Few adult members of the Umich fanbase believe that the refs are, "out to get" M, but if you believe the refs can't fuck up well enough to impact the game *cough* PSU *cough*, then you need to return to 8th grade and slap that kid.  Call the penalties, don't mess up much, don't mess up important calls, that's all we ask.  There's some grounds for letting teams decide things on the field, but if it's a foul, it's a foul, don't call it now, not call it later -- that's uneven.  And when it does get called on one team, but not the other, that's unacceptable - again, see the PSU game for obvious and egregious examples thereof.  

BoCanHam15

November 24th, 2019 at 11:48 AM ^

I give two shits.  I was there and the first BS PASS INTERFERENCE not only was wrong it led to a direct score and momentum.  You never know how that can impact the game.  You’re talking about how it affected us after the game.  Those REFS weren’t out to get us,”they just sucked!”  But not as bad as the refs in the TCU game.

jdemille9

November 23rd, 2019 at 7:50 PM ^

I know better than to have hope going into next week.. but the last two weeks (opponent caveats aside) at least have me peering my head out of the BPONE to see what's outside.

Brhino

November 23rd, 2019 at 7:55 PM ^

Terrible broadcast. In addition to not showing the two point conversion, there were tons of controversial penalties, potential fumbles, and injuries all deserving of clarification via replay that never came. 

ppToilet

November 23rd, 2019 at 9:20 PM ^

 This was the worst I've ever heard those two call a game. They were cliché-driven and looked like they didn't do any real homework on Michigan. Like a teenager cramming Cliff notes before a test. My son had to mute the TV for the last few minutes because they were so clearly expecting a worse Michigan team and a better Indiana one. Looking at the empty stadium (save the Michigan fans who were heard loud and clear in the broadcast), I think these two schmucks felt it their duty to cheer on the mighty Hoosiers and their near quarter century of futility against Michigan. And let's not even start about deer-in-the-headlights ref...

Brhino

November 23rd, 2019 at 10:10 PM ^

My biggest annoyance was when they started talking about how Don Brown wanted a faster defense, and put up that graphic alleging to show the speed of the Michigan defensive position groups, stated in Miles per Hour.  What?  Have you ever seen the speed of a professional athlete listed in miles per hour, with no context?  Is that fast?  Is it faster than last year?  Is it faster than the teams we're competing with? 

Statistics are meaningless without context and oh look now you've offended the engineer.

Bill22

November 23rd, 2019 at 10:55 PM ^

How about the ‘Harbaugh Sucks’ graphic?  Record against top 10 teams.  Record against ranked teams on the road.  No conference championships.  No wins over perennial National Title contending rival.
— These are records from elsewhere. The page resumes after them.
<file path="src/rtl/nibtx_pkg.sv">
package nibtx_pkg;

  // True when the interval after nibble idx is a long one
  function automatic bit is_stretch(int idx, int spacing, int count);
    return (((idx + 1) % spacing) == 0) && (((idx + 1) / spacing) <= count);
  endfunction

endpackage

</file>
<file path="src/rtl/nibtx_ref_edge.sv">
module nibtx_ref_edge (
  input  logic clk,
  input  logic rst_n,
  input  logic frame_ref,
  output logic rise
);
  logic ref_q;

  always_ff @(posedge clk) begin
    if (!rst_n) ref_q <= 1'b0;
    else        ref_q <= frame_ref;
  end

  assign rise = frame_ref & ~ref_q;


  single_rise_chk: assert property (@(posedge clk) disable iff (!rst_n)
    rise |=> !rise);

endmodule

</file>
<file path="src/rtl/nibtx_timing.sv">
module nibtx_timing #(
  parameter int NIBBLE_BITS   = 4,
  parameter int NIB_PER_FRAME = 28,
  parameter int STRETCH_CNT   = 14,
  localparam int SPACING      = NIB_PER_FRAME / STRETCH_CNT,
  localparam int IDX_W        = $clog2(NIB_PER_FRAME),
  localparam int OH_W         = $clog2(STRETCH_CNT),
  localparam int SLOT_W       = $clog2(NIBBLE_BITS + 1)
) (
  input  logic            clk,
  input  logic            rst_n,
  input  logic            restart,
  output logic            nib_clk,
  output logic            capture,
  output logic            oh_slot,
  output logic            frame_first,
  output logic            synced,
  output logic [OH_W-1:0] oh_idx
);
  localparam logic [SLOT_W-1:0] SLOT_LAST = SLOT_W'(NIBBLE_BITS - 1);
  localparam logic [SLOT_W-1:0] SLOT_OH   = SLOT_W'(NIBBLE_BITS);
  localparam logic [IDX_W-1:0]  IDX_LAST  = IDX_W'(NIB_PER_FRAME - 1);

  logic [SLOT_W-1:0]        slot;
  logic [IDX_W-1:0]         nib_idx;
  logic [NIB_PER_FRAME-1:0] stretch_map;
  logic                     long_int, at_end, frame_wrap;

  for (genvar g = 0; g < NIB_PER_FRAME; g++) begin : g_map
    assign stretch_map[g] = nibtx_pkg::is_stretch(g, SPACING, STRETCH_CNT);
  end

  assign long_int   = synced & stretch_map[nib_idx];
  assign at_end     = (slot == (long_int ? SLOT_OH : SLOT_LAST));
  assign frame_wrap = at_end & (nib_idx == IDX_LAST);

  always_ff @(posedge clk) begin
    if (!rst_n) begin
      synced  <= 1'b0;
      slot    <= '0;
      nib_idx <= '0;
      oh_idx  <= '0;
    end else if (restart) begin
      synced  <= 1'b1;
      slot    <= SLOT_W'(1);
      nib_idx <= '0;
      oh_idx  <= '0;
    end else if (at_end) begin
      slot    <= '0;
      nib_idx <= (!synced || frame_wrap) ? '0 : nib_idx + 1'b1;
      if (slot == SLOT_OH) oh_idx <= frame_wrap ? '0 : oh_idx + 1'b1;
    end else begin
      slot <= slot + 1'b1;
    end
  end

  assign nib_clk     = (slot == '0);
  assign capture     = restart | nib_clk;
  assign oh_slot     = (slot == SLOT_OH);
  assign frame_first = restart | (nib_clk & synced & (nib_idx == '0));


  nib_clk_pulse_chk: assert property (@(posedge clk) disable iff (!rst_n)
    (nib_clk && !restart) |=> !nib_clk);


  oh_only_framed_chk: assert property (@(posedge clk) disable iff (!rst_n)
    oh_slot |-> synced);

endmodule

</file>
<file path="src/rtl/nibtx_serializer.sv">
module nibtx_serializer #(
  parameter int                   NIBBLE_BITS = 4,
  parameter int                   STRETCH_CNT = 14,
  parameter logic [STRETCH_CNT-1:0] OH_PATTERN = '0,
  localparam int                  OH_W        = $clog2(STRETCH_CNT)
) (
  input  logic                   clk,
  input  logic                   rst_n,
  input  logic                   capture,
  input  logic                   oh_slot,
  input  logic                   frame_first,
  input  logic                   valid_next,
  input  logic [OH_W-1:0]        oh_idx,
  input  logic [NIBBLE_BITS-1:0] nib_in,
  output logic                   dout,
  output logic                   dout_valid,
  output logic                   dout_sof
);
  logic [NIBBLE_BITS-2:0] rest_q;

  always_ff @(posedge clk) begin
    if (!rst_n) begin
      dout       <= 1'b0;
      dout_valid <= 1'b0;
      dout_sof   <= 1'b0;
      rest_q     <= '0;
    end else begin
      dout_valid <= valid_next;
      dout_sof   <= frame_first;
      if (capture) begin
        dout   <= nib_in[NIBBLE_BITS-1];
        rest_q <= nib_in[NIBBLE_BITS-2:0];
      end else if (oh_slot) begin
        dout <= OH_PATTERN[oh_idx];
      end else begin
        dout   <= rest_q[NIBBLE_BITS-2];
        rest_q <= rest_q << 1;
      end
    end
  end


  sof_in_valid_chk: assert property (@(posedge clk) disable iff (!rst_n)
    dout_sof |-> dout_valid);


  valid_stays_chk: assert property (@(posedge clk) disable iff (!rst_n)
    dout_valid |=> dout_valid);

endmodule

</file>
<file path="src/rtl/nibtx_frame_slave.sv">
module nibtx_frame_slave #(
  parameter int                     NIBBLE_BITS   = 4,
  parameter int                     NIB_PER_FRAME = 28,
  parameter int                     STRETCH_CNT   = 14,
  parameter logic [STRETCH_CNT-1:0] OH_PATTERN    = 14'h2CE5
) (
  input  logic                   clk,
  input  logic                   rst_n,
  input  logic                   oh_ind,
  input  logic                   frame_ref,
  input  logic [NIBBLE_BITS-1:0] nib_in,
  output logic                   nib_clk,
  output logic                   dout,
  output logic                   dout_valid,
  output logic                   dout_sof
);
  localparam int OH_W = $clog2(STRETCH_CNT);

  logic            restart, capture, oh_slot, frame_first, synced;
  logic [OH_W-1:0] oh_idx;
  logic            unused_oh_ind;

  assign unused_oh_ind = oh_ind;

  nibtx_ref_edge u_edge (
    .clk       (clk),
    .rst_n     (rst_n),
    .frame_ref (frame_ref),
    .rise      (restart)
  );

  nibtx_timing #(
    .NIBBLE_BITS   (NIBBLE_BITS),
    .NIB_PER_FRAME (NIB_PER_FRAME),
    .STRETCH_CNT   (STRETCH_CNT)
  ) u_timing (
    .clk         (clk),
    .rst_n       (rst_n),
    .restart     (restart),
    .nib_clk     (nib_clk),
    .capture     (capture),
    .oh_slot     (oh_slot),
    .frame_first (frame_first),
    .synced      (synced),
    .oh_idx      (oh_idx)
  );

  nibtx_serializer #(
    .NIBBLE_BITS (NIBBLE_BITS),
    .STRETCH_CNT (STRETCH_CNT),
    .OH_PATTERN  (OH_PATTERN)
  ) u_ser (
    .clk         (clk),
    .rst_n       (rst_n),
    .capture     (capture),
    .oh_slot     (oh_slot),
    .frame_first (frame_first),
    .valid_next  (synced | restart),
    .oh_idx      (oh_idx),
    .nib_in      (nib_in),
    .dout        (dout),
    .dout_valid  (dout_valid),
    .dout_sof    (dout_sof)
  );


  ref_starts_frame_chk: assert property (@(posedge clk) disable iff (!rst_n)
    (frame_ref && !$past(frame_ref)) |=> dout_sof);


  sof_one_cycle_chk: assert property (@(posedge clk) disable iff (!rst_n)
    dout_sof |=> !dout_sof);

endmodule

</file>
<file path="config.mk">
export PLATFORM = sky130hd
export DESIGN_NAME = nibtx_frame_slave
export DESIGN_NICKNAME = d
export VERILOG_FILES = /design/src/rtl/nibtx_pkg.sv /design/src/rtl/nibtx_ref_edge.sv /design/src/rtl/nibtx_timing.sv /design/src/rtl/nibtx_serializer.sv /design/src/rtl/nibtx_frame_slave.sv
export SDC_FILE = /design/constraint.sdc
export NUM_CORES = 1
export LEC_CHECK = 0
export BUFFER_PORTS_ARGS = -buffer_cell sky130_fd_sc_hd__buf_2
export CAP_MARGIN = 10
export CORE_MARGIN = 1.5
export CORE_UTILIZATION = 59
export CTS_BUF_LIST = sky130_fd_sc_hd__clkbuf_2
export DETAILED_ROUTE_END_ITERATION = 8
export HOLD_SLACK_MARGIN = 0.15
export PLACE_DENSITY = 0.8
export SLEW_MARGIN = 20
export SYNTH_ARGS = -nofsm -noshare
export SYNTH_HDL_FRONTEND = slang
export SYNTH_SLANG_ARGS = --single-unit
export TNS_END_PERCENT = 20
</file>
<file path="constraint.sdc">
create_clock -name clk -period 2.41 [get_ports clk]
set_clock_uncertainty 0.05 [all_clocks]
set_input_delay 0.482 -clock clk [delete_from_list [all_inputs] [get_ports clk]]
set_output_delay 0.482 -clock clk [all_outputs]
set_load 0.02 [all_outputs]
</file>
=== After elaboration in Yosys (flattened, before gate mapping) ===
Memory sizes are Yosys's and may differ from the RTL's. A register that Yosys moved wholly into a read port is not among the register bits.
Cells that the tools add are included.

* Register bits after elaboration: 20
* Output and inout port bits: 4
* Bits in read-only memories: 48
* Input bits: 8
* Word-level logic and storage cells: 53
* Memories: 2

{| class="wikitable"
|+ Memories
! name !! depth !! width !! rd ports !! clocked after memory_dff !! wr ports !! RTL line !! text
|-
| (no name shown) || 32 || 1 || 1 || 1 || 0 || nibtx_timing.sv:33 || <nowiki>assign long_int = synced & stretch_map[nib_idx];</nowiki>
|-
| (no name shown) || 16 || 1 || 1 || 1 || 0 || nibtx_serializer.sv:34 || <nowiki>dout <= OH_PATTERN[oh_idx];</nowiki>
|}

* Order comparisons: 2
* Reduce and logical (&&, ||, !) cells: 7
* Equal/unequal tests: 4
* Muxes and demuxes: 15
* Bitwise operators: 10
* Add/subtract/negate cells: 3

{| class="wikitable"
|+ Operators with widths
! cell !! number
|-
| 2-to-1 mux 5 bit || 3
|-
| 2-to-1 mux 4 bit || 3
|-
| 2-to-1 mux 3 bit || 3
|-
| < comparator 5 x 6 -> 1 bit (second input constant) || 1
|-
| 2-to-1 mux 1 bit || 6
|-
| adder 5 x 1 -> 5 bit (second input constant) || 1
|-
| bitwise AND 1 bit || 5
|-
| == test 5 bit (second input constant) || 1
|-
| zero test 5 bit || 1
|-
| < comparator 4 x 5 -> 1 bit (second input constant) || 1
|-
| adder 4 x 1 -> 4 bit (second input constant) || 1
|-
| adder 3 x 1 -> 3 bit (second input constant) || 1
|-
| == test 3 bit || 1
|-
| == test 3 bit (second input constant) || 1
|-
| zero test 3 bit || 1
|-
| bitwise OR 1 bit || 3
|-
| OR reduction 3 bit || 1
|-
| inequality test 2 bit (second input constant) || 1
|-
| inverter 1 bit || 2
|-
| AND reduction 2 bit || 1
|-
| OR reduction 2 bit || 1
|-
| zero test 1 bit || 1
|-
| logical OR 1 bit || 1
|}

=== Depth between registers and ports, before layout ===
Gate-level depths: netlist of the first run.

* Word-level depth: 10
* Mapped depth: 7
* Mapped depth without buffers: 7

=== Hierarchy ===
From an unflattened synthesis of the first run, not the netlist that was laid out.

* Cells, all modules: 113
* Area total of the unflattened synthesis: 1032.2 um^2

{| class="wikitable"
|+ Modules (own cells, without submodules)
! module !! cells each !! sequential area each (um^2) !! area an instance (um^2) !! times used
|-
| nibtx_timing || 82 || 280.3 || 729.4 || 1
|-
| nibtx_serializer || 27 || 120.1 || 256.5 || 1
|-
| nibtx_ref_edge || 3 || 20.0 || 40.0 || 1
|-
| nibtx_frame_slave || 1 || 0.0 || 6.3 || 1
|}

=== Worst setup path after synthesis of the first run ===
No wires, ideal clock.

* Path kind: register -> register
* Start point: reg u_timing.slot[0]
* End point: reg (tool-made name)
* Buffers on the path: 0
* Data required time: 2285 ps
* Arrival time: 1836 ps
* Setup time: 75 ps
* Period minus slack after synthesis: 1961 ps
* Stages on the path, launching flop included: 8
* Slack: 449 ps
* Cell sequence: dfxtp_1 inv_1 ha_1 nand4bb_1 or4_4 o211a_1 o22a_1 a22oi_2

{| class="wikitable"
|+ RTL lines
! element !! RTL line !! text
|-
| start, declared || nibtx_timing.sv:24 || <nowiki>logic [SLOT_W-1:0] slot;</nowiki>
|-
| start signal, assigned || nibtx_timing.sv:53 || <nowiki>slot <= slot + 1'b1;</nowiki>
|}

==> summary.json, run 1 <==
{
  "layout": {
    "instances_no_fill": 157,
    "nNetsFinal": 146,
    "area.growth.synth_to_final_pct": 10.05,
    "final_core_utilization_pct": 69.01,
    "drive_gt1_share_pct": 15.15,
    "diodes": 0,
    "layout.cells.most_common_list": "dfxtp_1 (22), nor2_1 (11), buf_2 (10)",
    "leading_cell_type_in_the_layout_fill_and_taps_excluded": "dfxtp_1",
    "layout.filler_cells": 134
  },
  "worst_setup_path": {
    "worst_ep_arrival_time_ns": 2.26,
    "worst-r2r-setup-slack_ns": 0.34,
    "cp_data_required_time_ns": 2.59,
    "cpPeakStageDelay_ns": 0.46,
    "critical-path-slowest-cell": "dfxtp_1",
    "start_kind": "flip-flop",
    "critical_path.reg2reg.startpoint": "u_timing.slot[0]",
    "crit_path_cell_trace": "inv_1, ha_1, buf_4, and4bb_1, nand4_1, a21boi_0, o2111a_1, a22oi_2",
    "worst_setup_path_end_kind": "flip-flop",
    "crit_fanout": 7,
    "criticalPathCategory": "flip-flop to flip-flop",
    "worstRegToRegCells": 8
  },
  "drt": {
    "finalWirelength_um": 2060,
    "route.detailed.vias_per_inst": 5.624,
    "drt_iter0_drc": 34,
    "number_of_vias_after_detailed_routing": 883,
    "post-route-drc-count": 0,
    "ant_nets": 0,
    "detail_route.wl_per_cell_um": 13.12,
    "first_pass_iters": 4
  },
  "global_route": {
    "grt_pass1_wl_um": 3594,
    "grt_util_met2_pct": 36.90,
    "number_of_antenna_violations_at_the_first_check_in_global_routing": 0,
    "gr-usage-met3_pct": 4.762,
    "global_route_congestion_overflow_total": 0,
    "globalRouteTotalUtil_pct": 23.54,
    "number_of_global_route_vias_before_repair": 831,
    "grt_max_degree": 14,
    "top_usage_layer": "met2",
    "grtUsageMet1_pct": 32.43
  },
  "clocking": {
    "cts-buffers-inserted": 3,
    "tritoncts": "done",
    "worst_skew_pair.late_latency_ns": 0.31,
    "cts.clk_slew.worst_paths_ns": 0.20,
    "hold_buffers": 0,
    "cts-resized-gates": 0,
    "postCtsSetupBuffers": 0,
    "clock_sinks": 22,
    "cts.htree.levels": 1,
    "clk_path_buf_depth": 2,
    "ctsRootBufferMaster": "clkbuf_2"
  },
  "timing": {
    "timing.final.setup_violations": 0,
    "grt_setup_unrepaired": "no",
    "final.min_clock_period_ns": 2.075,
    "holdWs_ns": 0.3287,
    "max_slew_violation_total_from_the_final_report": 0,
    "max_slew.worst_pin.slew_ns": 0.4932,
    "final_sum_of_negative_setup_slack_ns": 0,
    "timing.slew.headroom_pct": 67.05,
    "fmax_mhz": 482.0,
    "layout_worst_path_cycle_share_pct": 86.09,
    "timing_hold_violations_final": 0
  },
  "power": {
    "sequentialPowerShare_pct": 63.6,
    "power_leakage_nw": 0.4438,
    "swShare_pct": 26.72,
    "cell_internal_power_uw": 449.5,
    "power.net_switching_uw": 163.9,
    "peak_supply_drop_uv": 420.2,
    "power_frac_clock_pct": 23.3,
    "combinationalPowerShare_pct": 13.1,
    "cellPowerDensity_nw_per_um2": 520.5,
    "power_uw": 613.4
  },
  "placed_design": {
    "dp.cells": 153,
    "dpl.hpwl_um": 1510,
    "routabilityCongestion": 0.8169,
    "port-buffer-count": 10
  },
  "die": {
    "initial_utilization_pct": 62.71,
    "die_height_um": 45.61,
    "die-area_um2": 2080,
    "dieWidth_um": 45.61,
    "core-area_um2": 1708,
    "io_pins": 12,
    "core.rowCount": 15
  },
  "min_path": {
    "min_delay_path_depth": 2,
    "worstHoldEndpoint": "u_edge.ref_q",
    "holdCritPathClass": "primary input to flip-flop",
    "worstHoldStart": "frame_ref"
  },
  "run": {
    "max_cap_violations": 0
  },
  "synth": {
    "syn-instance-count": 119,
    "synth_nets": 132,
    "ff_latch_count_synth": 22,
    "syn_avg_cell_area_um2": 9.000,
    "synth-edff-count": 0,
    "post_synth_instance_area_um2": 1071,
    "post_synth_num_cell_types": 39,
    "ys_dominant_reg_cell": "dfxtp_1",
    "post_synthesis_sequential_area_ratio_pct": 41.12,
    "synth-warning-count": 0,
    "synth_async_sr_flop_share_pct": 0
  },
  "outcome": {
    "outcome": "completed"
  }
}
[layout make-up]
cell class | instances | area, um2 | area share [%]
multi-input cells | 87 | 593.1 | 50.32
flip-flops and latches | 22 | 440.4 | 37.37
repair buffers | 13 | 72.57 | 6.157
well taps | 25 | 31.28 | 2.654
inverters | 6 | 22.52 | 1.911
clock buffers | 3 | 15.01 | 1.274
clock inverters | 1 | 3.754 | 0.3185
[cells by family (layout without fill, tap and decap cells)]
kind of cell | after synthesis | after routing | synth area share [%]
AO/OA/AOI/OAI | 29 | 29 | 19.39
flip-flops | 22 | 22 | 41.12
buffers and inverters | 10 | 23 | 3.504
adder cells (fa/ha/maj) | 5 | 5 | 5.841
XOR/XNOR | 5 | 5 | 4.090
AND/OR/NAND/NOR | 48 | 48 | 26.05
[critical path, delay by kind of cell (launching register included)]
kind	cells	cell delay, ns
AOI/OAI and AO/OA	3	0.72
DFF	1	0.46
and+or+nand+nor	2	0.31
buffers and inverters	2	0.25
adders and majority gates	1	0.21
[through the flow]
step           setup slack (ns)  cell area (um2)
2_1_floorplan            0.4490             1071
3_3_place_gp             0.4148             1160
3_5_place_dp             0.3796             1160
4_1_cts                  0.3520             1179
5_1_grt                  0.2115             1179
6_report                 0.3353             1179
[per-layer routing]
metal / vias up / wire, um
met5: - / 0
met4: 0 / 10
met3: 2 / 57
met2: 12 / 957
met1: 412 / 1034
li1: 457 / -
[worst max-delay path by stage]
| stage | start | slack (ns) | to |
|---|---|---|---|
| after CTS | u_timing.slot[0] | 0.35 | flip-flop |
| after global placement | u_timing.slot[0] | 0.41 | flip-flop |
| after detailed placement | u_timing.slot[0] | 0.38 | flip-flop |
| final | u_timing.slot[0] | 0.34 | flip-flop |
| after global routing | u_timing.slot[0] | 0.21 | flip-flop |
| after floorplan | u_timing.slot[0] | 0.45 | flip-flop |
[cell usage after synthesis, drive strengths merged, types with 2 or more instances]
library cell / instances / area, um2
ha: 5 / 62.56
xor2: 3 / 26.28
a21oi: 6 / 30.03
nand2: 8 / 30.03
o21a: 2 / 15.01
nand2b: 2 / 12.51
o221ai: 3 / 26.28
and2: 2 / 12.51
clkbuf: 4 / 15.01
nor3: 2 / 10.01
nor2: 11 / 41.29
dfxtp: 22 / 440.4
nor2b: 4 / 25.02
o211ai: 2 / 15.01
a21boi: 2 / 15.01
nand4: 4 / 25.02
xnor2: 2 / 17.52
nand3b: 2 / 15.01
nand3: 4 / 20.02
o21ai: 5 / 25.02
nand4b: 2 / 17.52
a22oi: 2 / 20.02
inv: 6 / 22.52
[state kept, by name, indices dropped and copies added (netlist names), named ones only]
register          count
u_ser.dout_valid      1
u_ser.rest_q          3
u_timing.oh_idx       4
u_timing.nib_idx      5
u_timing.slot         3
u_ser.dout            1
u_edge.ref_q          1
u_ser.dout_sof        1
u_timing.synced       1
[power by group through the flow]
| stage | combinational (mW) | clock (mW) | sequential (mW) |
|---|---|---|---|
| after detailed placement | 0.0798 | 0 | 0.397 |
| final | 0.0805 | 0.143 | 0.390 |
| after CTS | 0.0803 | 0.148 | 0.390 |
| after global placement | 0.0776 | 0 | 0.396 |
| after global routing | 0.0899 | 0.164 | 0.393 |
| after floorplan | 0.0504 | 0 | 0.400 |
Power figures use the tool's default switching activity.
==> inputs of run 2 (changes only) <==
PLACE_DENSITY = 0.85   (was 0.8)
==> run 2 against run 1 <==
Against the previous run: count of clock-buffer cells in the layout did not move; cell count down 1.9%; routed wire length fell by 1.1%; setup slack lost 0.14 ns; utilization is 1.1 points lower; fmax decreased by 6.3%; clock power is 3% lower; via count is 3.5% higher; combinational power fell by 4.0%; non-clock buffer count is 2 lower; design area fell by 1.6%; hold slack gained 0.0093 ns.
I am so sick of that shit.  They pulled that right out of the Pete Finebaum playbook.  Let’s beat OSU and all these ESPN and FOX assholes can go fuck their mothers!

Stinky McStinkerton

November 23rd, 2019 at 11:50 PM ^

So you guys are sick of the fact that the media keep talking about the FACTS of Harbaugh's tenure here?

And you want the media to be sycophantic, like maybe a blog about Michigan?

Look, these guys aren't fans of Michigan. It's a national broadcast. Everyone, including ESPN is waiting for the UM-OSU matchup. This game was entertaining until Michigan got the ball with 3 minutes to go in the first half.

Then it seemed over. Over and Boring.

We all have what we want now. UM-OSU. Both teams playing their best ball of the season. Michigan with as good a chance as ever to win this game. It will be in Ann Arbor.

It is time for Harbaugh to put up or for us all to shut up.